** What you are asked to do **
Search the data for the string "signal" and copy each line in which it appears.

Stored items
┏━━

===== src/rtl/prog_loader_if.sv =====
// Program-image word stream: a source pushes 32-bit words, the loader accepts them.
interface prog_loader_if;
  logic        in_valid;
  logic [31:0] in_data;
  logic        in_ready;

  // Word source: drives valid and data, observes ready.
  modport master (
    output in_valid,
    output in_data,
    input  in_ready
  );

  // Loader side: consumes valid and data, drives ready.
  modport slave (
    input  in_valid,
    input  in_data,
    output in_ready
  );
endinterface


===== src/rtl/prog_loader.sv =====
// Bring-up loader: streams a program image into instruction memory while the
// core is held in reset, then releases the core and runs it until a halt word
// is fetched or the cycle budget runs out.
module prog_loader #(
  parameter int unsigned ADDR_WIDTH   = 8,
  parameter int unsigned RESET_CYCLES = 2,
  parameter int unsigned MAX_CYCLES   = 1000,
  parameter logic [31:0] HALT_WORD    = 32'hFC000000
) (
  input  logic                  clk,
  input  logic                  reset,
  input  logic                  start,
  prog_loader_if.slave          inStream,
  output logic                  imem_we,
  output logic [ADDR_WIDTH-1:0] imem_addr,
  output logic [31:0]           imem_wdata,
  input  logic [31:0]           cpu_inst,
  output logic                  cpu_reset,
  output logic                  pc_write,
  output logic                  busy,
  output logic                  done,
  output logic                  timeout,
  output logic                  error
);

  localparam int unsigned CNT_W = ADDR_WIDTH + 1;
  localparam int unsigned RST_W = 4;
  localparam int unsigned RUN_W = 32;
  localparam logic [CNT_W-1:0] DEPTH    = CNT_W'(1 << ADDR_WIDTH);
  localparam logic [RST_W-1:0] RST_LAST = RST_W'(RESET_CYCLES - 1);
  localparam logic [RUN_W-1:0] RUN_LAST = RUN_W'(MAX_CYCLES - 1);

  typedef enum logic [2:0] {
    IDLE,
    HEADER,
    LOAD,
    RELEASE,
    RUN,
    HALTED,
    ERROR
  } stateT;

  stateT            state, stateNext;
  logic [CNT_W-1:0] numWords, numWordsNext;
  logic [CNT_W-1:0] wordCnt, wordCntNext;
  logic [RST_W-1:0] rstCnt, rstCntNext;
  logic [RUN_W-1:0] runCnt, runCntNext;

  logic                  weNext;
  logic [ADDR_WIDTH-1:0] addrNext;
  logic [31:0]           wdataNext;
  logic                  timeoutNext;
  logic                  inReadyNext;
  logic                  cpuResetNext;
  logic                  pcWriteNext;
  logic                  busyNext;
  logic                  doneNext;
  logic                  errorNext;

  logic             accept;
  logic [CNT_W-1:0] hdrWords;
  logic             hdrBad;

  // State and registered outputs; status flags are flops decoded from the next state.
  always_ff @(posedge clk or posedge reset) begin
    if (reset) begin
      state             <= IDLE;
      numWords          <= '0;
      wordCnt           <= '0;
      rstCnt            <= '0;
      runCnt            <= '0;
      imem_we           <= 1'b0;
      imem_addr         <= '0;
      imem_wdata        <= '0;
      inStream.in_ready <= 1'b0;
      cpu_reset         <= 1'b1;
      pc_write          <= 1'b0;
      busy              <= 1'b0;
      done              <= 1'b0;
      timeout           <= 1'b0;
      error             <= 1'b0;
    end else begin
      state             <= stateNext;
      numWords          <= numWordsNext;
      wordCnt           <= wordCntNext;
      rstCnt            <= rstCntNext;
      runCnt            <= runCntNext;
      imem_we           <= weNext;
      imem_addr         <= addrNext;
      imem_wdata        <= wdataNext;
      inStream.in_ready <= inReadyNext;
      cpu_reset         <= cpuResetNext;
      pc_write          <= pcWriteNext;
      busy              <= busyNext;
      done              <= doneNext;
      timeout           <= timeoutNext;
      error             <= errorNext;
    end
  end

  // Next-state, counter and output decode.
  always_comb begin
    stateNext    = state;
    numWordsNext = numWords;
    wordCntNext  = wordCnt;
    rstCntNext   = rstCnt;
    runCntNext   = runCnt;
    weNext       = 1'b0;
    addrNext     = imem_addr;
    wdataNext    = imem_wdata;
    timeoutNext  = timeout;

    accept   = inStream.in_valid & inStream.in_ready;
    hdrWords = inStream.in_data[ADDR_WIDTH:0];
    hdrBad   = (hdrWords == '0) || (hdrWords > DEPTH) ||
               (inStream.in_data[31:ADDR_WIDTH+1] != '0);

    case (state)
      IDLE, HALTED, ERROR: begin
        if (start) begin
          stateNext   = HEADER;
          timeoutNext = 1'b0;
        end
      end
      HEADER: begin
        if (accept) begin
          if (hdrBad) begin
            stateNext = ERROR;
          end else begin
            stateNext    = LOAD;
            numWordsNext = hdrWords;
            wordCntNext  = '0;
          end
        end
      end
      LOAD: begin
        if (accept) begin
          weNext      = 1'b1;
          addrNext    = wordCnt[ADDR_WIDTH-1:0];
          wdataNext   = inStream.in_data;
          wordCntNext = wordCnt + CNT_W'(1);
          if (wordCnt == numWords - CNT_W'(1)) begin
            stateNext  = RELEASE;
            rstCntNext = '0;
          end
        end
      end
      RELEASE: begin
        if (rstCnt == RST_LAST) begin
          stateNext  = RUN;
          runCntNext = '0;
        end else begin
          rstCntNext = rstCnt + RST_W'(1);
        end
      end
      RUN: begin
        runCntNext = runCnt + RUN_W'(1);
        if (cpu_inst == HALT_WORD) begin
          stateNext   = HALTED;
          timeoutNext = 1'b0;
        end else if (runCnt == RUN_LAST) begin
          stateNext   = HALTED;
          timeoutNext = 1'b1;
        end
      end
      default: stateNext = IDLE;
    endcase

    inReadyNext  = (stateNext == HEADER) || (stateNext == LOAD);
    cpuResetNext = !((stateNext == RUN) || (stateNext == HALTED));
    pcWriteNext  = (stateNext == RUN);
    busyNext     = (stateNext == HEADER) || (stateNext == LOAD) ||
                   (stateNext == RELEASE) || (stateNext == RUN);
    doneNext     = (stateNext == HALTED);
    errorNext    = (stateNext == ERROR);
  end

endmodule


===== src/flat_wrapper.sv =====
// flat-port wrapper written by rule: the top's interface ports become plain ports
module prog_loader_flat 
#(
  parameter int unsigned ADDR_WIDTH   = 8,
  parameter int unsigned RESET_CYCLES = 2,
  parameter int unsigned MAX_CYCLES   = 1000,
  parameter logic [31:0] HALT_WORD    = 32'hFC000000
)
  (clk, reset, start, imem_we, imem_addr, imem_wdata, cpu_inst, cpu_reset, pc_write, busy, done, timeout, error, inStream_in_valid, inStream_in_data, inStream_in_ready);
  prog_loader_if inStream_i ();
  input  logic clk;
  input  logic reset;
  input  logic start;
  output logic imem_we;
  output logic [ADDR_WIDTH-1:0] imem_addr;
  output logic [31:0] imem_wdata;
  input  logic [31:0] cpu_inst;
  output logic cpu_reset;
  output logic pc_write;
  output logic busy;
  output logic done;
  output logic timeout;
  output logic error;
  input wire logic [$bits(inStream_i.in_valid)-1:0] inStream_in_valid;
  input wire logic [$bits(inStream_i.in_data)-1:0] inStream_in_data;
  output wire logic [$bits(inStream_i.in_ready)-1:0] inStream_in_ready;
  assign inStream_i.in_valid = inStream_in_valid;
  assign inStream_i.in_data = inStream_in_data;
  assign inStream_in_ready = inStream_i.in_ready;
  prog_loader #(.ADDR_WIDTH(ADDR_WIDTH), .RESET_CYCLES(RESET_CYCLES), .MAX_CYCLES(MAX_CYCLES), .HALT_WORD(HALT_WORD)) u_core (.clk(clk), .reset(reset), .start(start), .inStream(inStream_i), .imem_we(imem_we), .imem_addr(imem_addr), .imem_wdata(imem_wdata), .cpu_inst(cpu_inst), .cpu_reset(cpu_reset), .pc_write(pc_write), .busy(busy), .done(done), .timeout(timeout), .error(error));
endmodule

===== config.mk =====
export PLATFORM = sky130hd
export DESIGN_NAME = prog_loader_flat
export DESIGN_NICKNAME = d
export VERILOG_FILES = /design/src/rtl/prog_loader_if.sv /design/src/rtl/prog_loader.sv /design/src/flat_wrapper.sv
export SDC_FILE = /design/constraint.sdc
export NUM_CORES = 1
export LEC_CHECK = 0
export ABC_AREA = 0
export BUFFER_PORTS_ARGS = -buffer_cell sky130_fd_sc_hd__buf_2
export CORE_MARGIN = 2
export CORE_UTILIZATION = 25
export DETAILED_ROUTE_END_ITERATION = 12
export PLACE_DENSITY = 0.42
export SLEW_MARGIN = 20
export SYNTH_ARGS = -nofsm -noshare
export SYNTH_HDL_FRONTEND = slang
export SYNTH_SLANG_ARGS = --single-unit

===== constraint.sdc =====
create_clock -name clk -period 3.6 [get_ports clk]
set_input_delay 0.36 -clock clk [delete_from_list [all_inputs] [get_ports clk]]
set_output_delay 0.36 -clock clk [all_outputs]
set_load 0.01 [all_outputs]

# Word level (Yosys, flattened, before mapping)
# Cells that the tools add are included.
# totals
regBits	105
input_bits	68
elab_cells	92
# classes
addsub	4
magnitude_cmp	1
n_eq_ne	24
muxes	25
bitwise	2
reduce_logical	21
# ops
cell	n
$pmux W32 S2	1
$add A32 B1 Y32 const B	1
$eq A32 B10 Y1 const B	1
$eq A32 B32 Y1 const B	1
$mux W32	1
$mux W9	3
$mux W3	8
$reduce_bool A23 Y1	1
$eq A3 B3 Y1 const B	6
$pmux W9 S2	1
$pmux W3 S5	1
$eq A3 B2 Y1 const B	4
$mux W4	3
$add A9 B1 Y9 const B	1
$eq A9 B9 Y1	1
$gt A9 B9 Y1 const B	1
$logic_not A9 Y1	1
$sub A9 B1 Y9 const B	1
$ne A2 B1 Y1 const B	4
$pmux W4 S2	1
$reduce_and A4 Y1	2
$reduce_bool A2 Y1	4
$eq A3 B1 Y1 const B	2
$logic_or A1 B1 Y1	6
other kinds (13)	21

# Logic depth before layout (Yosys ltp)
# Gate-level depths: netlist of run 1.
# logic_depth
ltp_word	10
mapped_depth	9

# Least setup slack after synthesis of run 1
# Ideal clock, no wire load.
# synth_path
kind	register to register
from	register u_core.numWords[0]
to	register u_core.rstCnt[0]
arrival_time_ns	2.151
setup_slack_ns	1.318
path_stages_with_launch	9
n_path_buf	1
period_less_slack_ns	2.282
cell_sequence	dfrtp_1 > inv_1 > ha_1 > clkbuf_1 > or4b_1 > a311o_1 > a211o_1 > a21oi_2 > mux2i_1
# synth_between
elab_chain_cells	4
# synth_lines
item	line_no	rtl
start, declared	prog_loader.sv:44	logic [CNT_W-1:0] numWords, numWordsNext;
start signal, assigned	prog_loader.sv:84	numWords <= numWordsNext;
$sub A9 B1 Y9	prog_loader.sv:142	if (wordCnt == numWords - CNT_W'(1)) begin
$eq A9 B9 Y1	prog_loader.sv:142	
$ne A2 B1 Y1 (no line)	--	
$reduce_and A4 Y1 (no line)	--	
end signal, assigned	prog_loader.sv:86	rstCnt <= rstCntNext;
end, declared	prog_loader.sv:46	logic [RST_W-1:0] rstCnt, rstCntNext;
# No other way between the ends.
# A chain may end at the register's enable or synchronous reset.

# Worst setup path in the final report of run 1
# layout_path
from	register u_core.state[1]
to	register u_core.runCnt[24]
# layout_between
elab_chain_cells	3
# layout_lines
item	line_no	rtl
start, declared	prog_loader.sv:43	stateT state, stateNext;
start signal, assigned	prog_loader.sv:83	state <= stateNext;
$eq A3 B2 Y1 / $eq A3 B3 Y1 (equally long branches)	prog_loader.sv:118	case (state)
$ne A2 B1 Y1 (no line) / $reduce_bool A2 Y1 (equally long branches)	--	
$reduce_and A2 Y1 (no line)	--	
end signal, assigned	prog_loader.sv:87	runCnt <= runCntNext;
end, declared	prog_loader.sv:47	logic [RUN_W-1:0] runCnt, runCntNext;
# Parallel ways exist; a longest one is shown, timed or not.

==> reports/qor.csv, run 1 <==
stage;metric;value;unit
worst_setup_path;Slowest cell on crit path;nor4b_2;
synthesis;complex-gate fraction of the synthesized area;8.311;%
synthesis;Synth area leader;dfrtp_1;
detailed_routing;routed len/inst;14.59;microns
synthesis;top post-synthesis cells by count;nand2_1 (177), dfrtp_1 (104), mux2i_1 (19), nor4_1 (19);
clocking;Clock Tree Root;clkbuf_16;
floorplanning;height of the die;146.9;microns
placed_design;RePlAce Congestion;0.7685;
cells_and_area;final instance area;6290;sq um
worst_setup_path;crit-path cells;nor3b_1 -> buf_4 -> nand4_1 -> nor4b_2 -> nand2_1 -> o211ai_1 -> o31ai_1;
clocking;postcts setup bufs;0;
detailed_routing;initial detailed-routing violation count;314;
synthesis;synth unique cells;53;
global_route;first-pass GRT wire length;21.98;mm
synthesis;syn nets;623;
clocking;Clk Latency, worst-skew pair;0.35;ns
timing;Max Freq;371.0;MHz
clocking;Max Buffers Root-to-Sink;2;
timing;RSZ-0062 raised after global routing;false;
synthesis;adder-cell share of the synthesized area;1.226;%
worst_setup_path;critical path arrival;2.92;ns
worst_setup_path;RR Endpoint;u_core.runCnt[24];
detailed_routing;post-route ant nets;0;
worst_setup_path;count of buffer and inverter cells on the critical path;1;
detailed_routing;aggregate routed wire length;13.60;mm
synthesis;mean post-synth cell area;9.279;sq um
timing;Period minus WS final;2.695;ns
worst_setup_path;FF-to-FF path depth;7;
power_and_ir_drop;PwrDens;600.2;nW/um^2
floorplanning;Die X;146.9;microns
cells_and_area;diode count;0;
worst_setup_path;Crit. End Element;register;
detailed_routing;DRC errors left;0;
placed_design;# port buffers;115;
floorplanning;Core Box Area;20100;sq um
synthesis;multiplexer share of the synthesized area;5.271;%
global_route;initial antenna violation count;0;
worst_setup_path;CP max stage delay;0.53;ns
floorplanning;io pins;116;
timing;Slew @ Worst Pin;0.9000;ns
floorplanning;Site Rows;52;
placed_design;HPWL Detailed;9.663;mm
synthesis;Mapped Area;5104;sq um
min_path;Hold Crit Class;primary input to async pin;
clocking;clock-pin slew on the worst setup and hold paths;0.07;ns
power_and_ir_drop;LEAKAGE;3.180;nW
detailed_routing;Pre-antenna DRT Iters;4;
timing;Fin Hold WS;0.09956;ns
clocking;TritonCTS buffer count;9;
worst_setup_path;required time of the critical path;3.83;ns
synthesis;yosys warns;0;
synthesis;sequential share of the synthesized area;51.51;%
clocking;TritonCTS clock tree;yes;
timing;final worst path period share;74.87;%
job;maxcap violations;0;
power_and_ir_drop;VDD IR max;0.0002247;V
detailed_routing;Via Count;4324;
detailed_routing;Via-to-Cell Ratio;4.639;
worst_setup_path;Critical R2R Launch;u_core.state[1];
timing;setup violators final;0;
clocking;post_cts resized;0;
worst_setup_path;r2r setup slk;0.90;ns
timing;max_slew headroom;39.93;%
placed_design;Post-DP Area;5983;sq um
synthesis;largest family of logic cells by synthesized area;simple AND/OR/NAND/NOR gates;
synthesis;simple-gate share of the synthesized area;27.19;%
cells_and_area;post-layout util;31.29;%
timing;Worst Clk Skew;0.006314;ns
cells_and_area;P&R area growth vs syn;23.24;%
global_route;gr ovfl total;0;
timing;final hold violation count;0;
status;outcome;complete, no violations;
worst_setup_path;crit path from;u_core.state[1];
worst_setup_path;critical path peak fanout;12;
synthesis;ys flop type;dfrtp_1;
timing;setup TNS;0;ns
clocking;H-Tree Depth;3;
worst_setup_path;Crit Path Class;register to register;
global_route;largest net degree at the start of global routing;60;
clocking;# clock sinks;105;
cells_and_area;nets;730;
synthesis;cells after synthesis;550;
worst_setup_path;crit start category;register;
synthesis;most common cell in the synthesized netlist;nand2_1;
clocking;Post-CTS Hold Fix Bufs;0;
synthesis;number of flops mapped to enable cells by yosys;0;
global_route;Tot GR Track Use;12.75;%
synthesis;async set-reset flop share out of synthesis;100.0;%
floorplanning;Die ar.;21570;sq um
synthesis;Yosys top cell area share;50.99;%
global_route;vias in the first global route;4290;
synthesis;Synth area leaders;dfrtp_1 (51%), nand2_1 (13%), mux2i_1 (3.7%);
worst_setup_path;CP delay by family, top;simple AND/OR/NAND/NOR gates;
floorplanning;initial cell density of the core;25.39;%
timing;Final Slew Violations;0;
synthesis;Post-Synth XOR/XNOR Area;3.530;%
synthesis;synthesized flop and latch total;105;
cells_and_area;fraction of layout cells with a size suffix above 1;22.66;%
## worst reg2reg max path, delay by kind of cell (launching register included)
kind	cells	cell delay, ns
and+or+nand+nor	4	1.47
AOI/OAI and AO/OA	2	0.39
DFF	1	0.51
buffers and inverters	1	0.20
## worst max path at each step
| stage | to | cells past startpoint |
|---|---|---|
| after floorplan | u_core.busy | 1 |
| after global placement | u_core.wordCnt[0] | 8 |
| after detailed placement | u_core.wordCnt[0] | 8 |
| after CTS | u_core.runCnt[30] | 7 |
| after global routing | u_core.runCnt[22] | 7 |
| final | u_core.runCnt[24] | 7 |
## metrics by stage
step	std cells	setup WS, ns	power [mW]
CTS	932	0.9177	3.844
global placement	916	0.8347	2.760
detailed placement	916	0.6956	2.781
global route	932	0.6454	4.044
floorplan	550	0.4811	2.311
finish	932	0.9049	3.775
## state kept, by name, indices dropped and copies added, names as in the netlist
| name | cells |
|---|---|
| u_core.busy | 1 |
| u_core.cpu_reset | 1 |
| u_core.done | 1 |
| u_core.error | 1 |
| u_core.imem_addr | 8 |
| u_core.imem_wdata | 32 |
| u_core.imem_we | 1 |
| u_core.inStream.in_ready | 1 |
| u_core.numWords | 9 |
| u_core.pc_write | 1 |
| u_core.rstCnt | 4 |
| u_core.runCnt | 32 |
| u_core.state | 3 |
| u_core.timeout | 1 |
| u_core.wordCnt | 9 |
## area by class of cell
type / instances / area, sq um
Fill cell: 2073 / 13810
Sequential cell: 105 / 2629
Multi-Input combinational cell: 406 / 2328
Timing Repair Buffer: 121 / 633.1
Tap cell: 270 / 337.8
Clock buffer: 13 / 260.3
Inverter: 14 / 55.05
Clock inverter: 3 / 46.29
## layer usage
layer | track usage [%] | vias to the layer above | share of wire (%)
li1 | - | 2120 | -
met1 | 15.42 | 2088 | 44
met2 | 22.14 | 98 | 50
met3 | 2.422 | 18 | 4.1
met4 | 5.583 | 0 | 2.5
met5 | 0 | - | 0
## layout by cell type, fill, tap and decap left out, drive strengths merged, types with 13 or more instances in the layout
cell type	netlist	final
inv	14	15
mux2i	19	19
nand2	177	177
nor2	16	16
clkbuf	15	13
nor4	20	20
nand3	13	13
nand4	17	17
xor2	13	13
o21ai	19	19
buf	10	121
dfrtp	104	104
## kinds of logic (layout without fill, tap and decap cells)
group / Yosys count / count (layout)
flip-flops: 105 / 105
AND/OR/NAND/NOR: 293 / 293
XOR/XNOR: 19 / 19
adder cells (fa/ha/maj): 5 / 5
AO/OA/AOI/OAI: 63 / 63
multiplexers: 26 / 26
buffers and inverters: 39 / 151
## power breakdown
part           internal [mW]  switching [mW]
sequential              1.47           0.224
clock                  0.582           0.453
combinational          0.427           0.622
No activity file was read; power rests on OpenSTA's default activity.
==> run 2: changes to the inputs <==
==> constraint.sdc (replaced) <==
create_clock -name clk -period 2.55 [get_ports clk]
set_input_delay 0.255 -clock clk [delete_from_list [all_inputs] [get_ports clk]]
set_output_delay 0.255 -clock clk [all_outputs]
set_load 0.01 [all_outputs]
==> run 2 against run 1 <==
Against the previous run: utilization increased by 0.54 points; flip-flop and latch count unchanged; hold slack got worse by 0.046 ns; largest power group unchanged; highest routed layer unchanged; via count increased by 1.8%; wire length increased by 0.99%.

┗━━

** Answer to this task **
start signal, assigned	prog_loader.sv:84	numWords <= numWordsNext;
end signal, assigned	prog_loader.sv:86	rstCnt <= rstCntNext;
start signal, assigned	prog_loader.sv:83	state <= stateNext;
end signal, assigned	prog_loader.sv:87	runCnt <= runCntNext;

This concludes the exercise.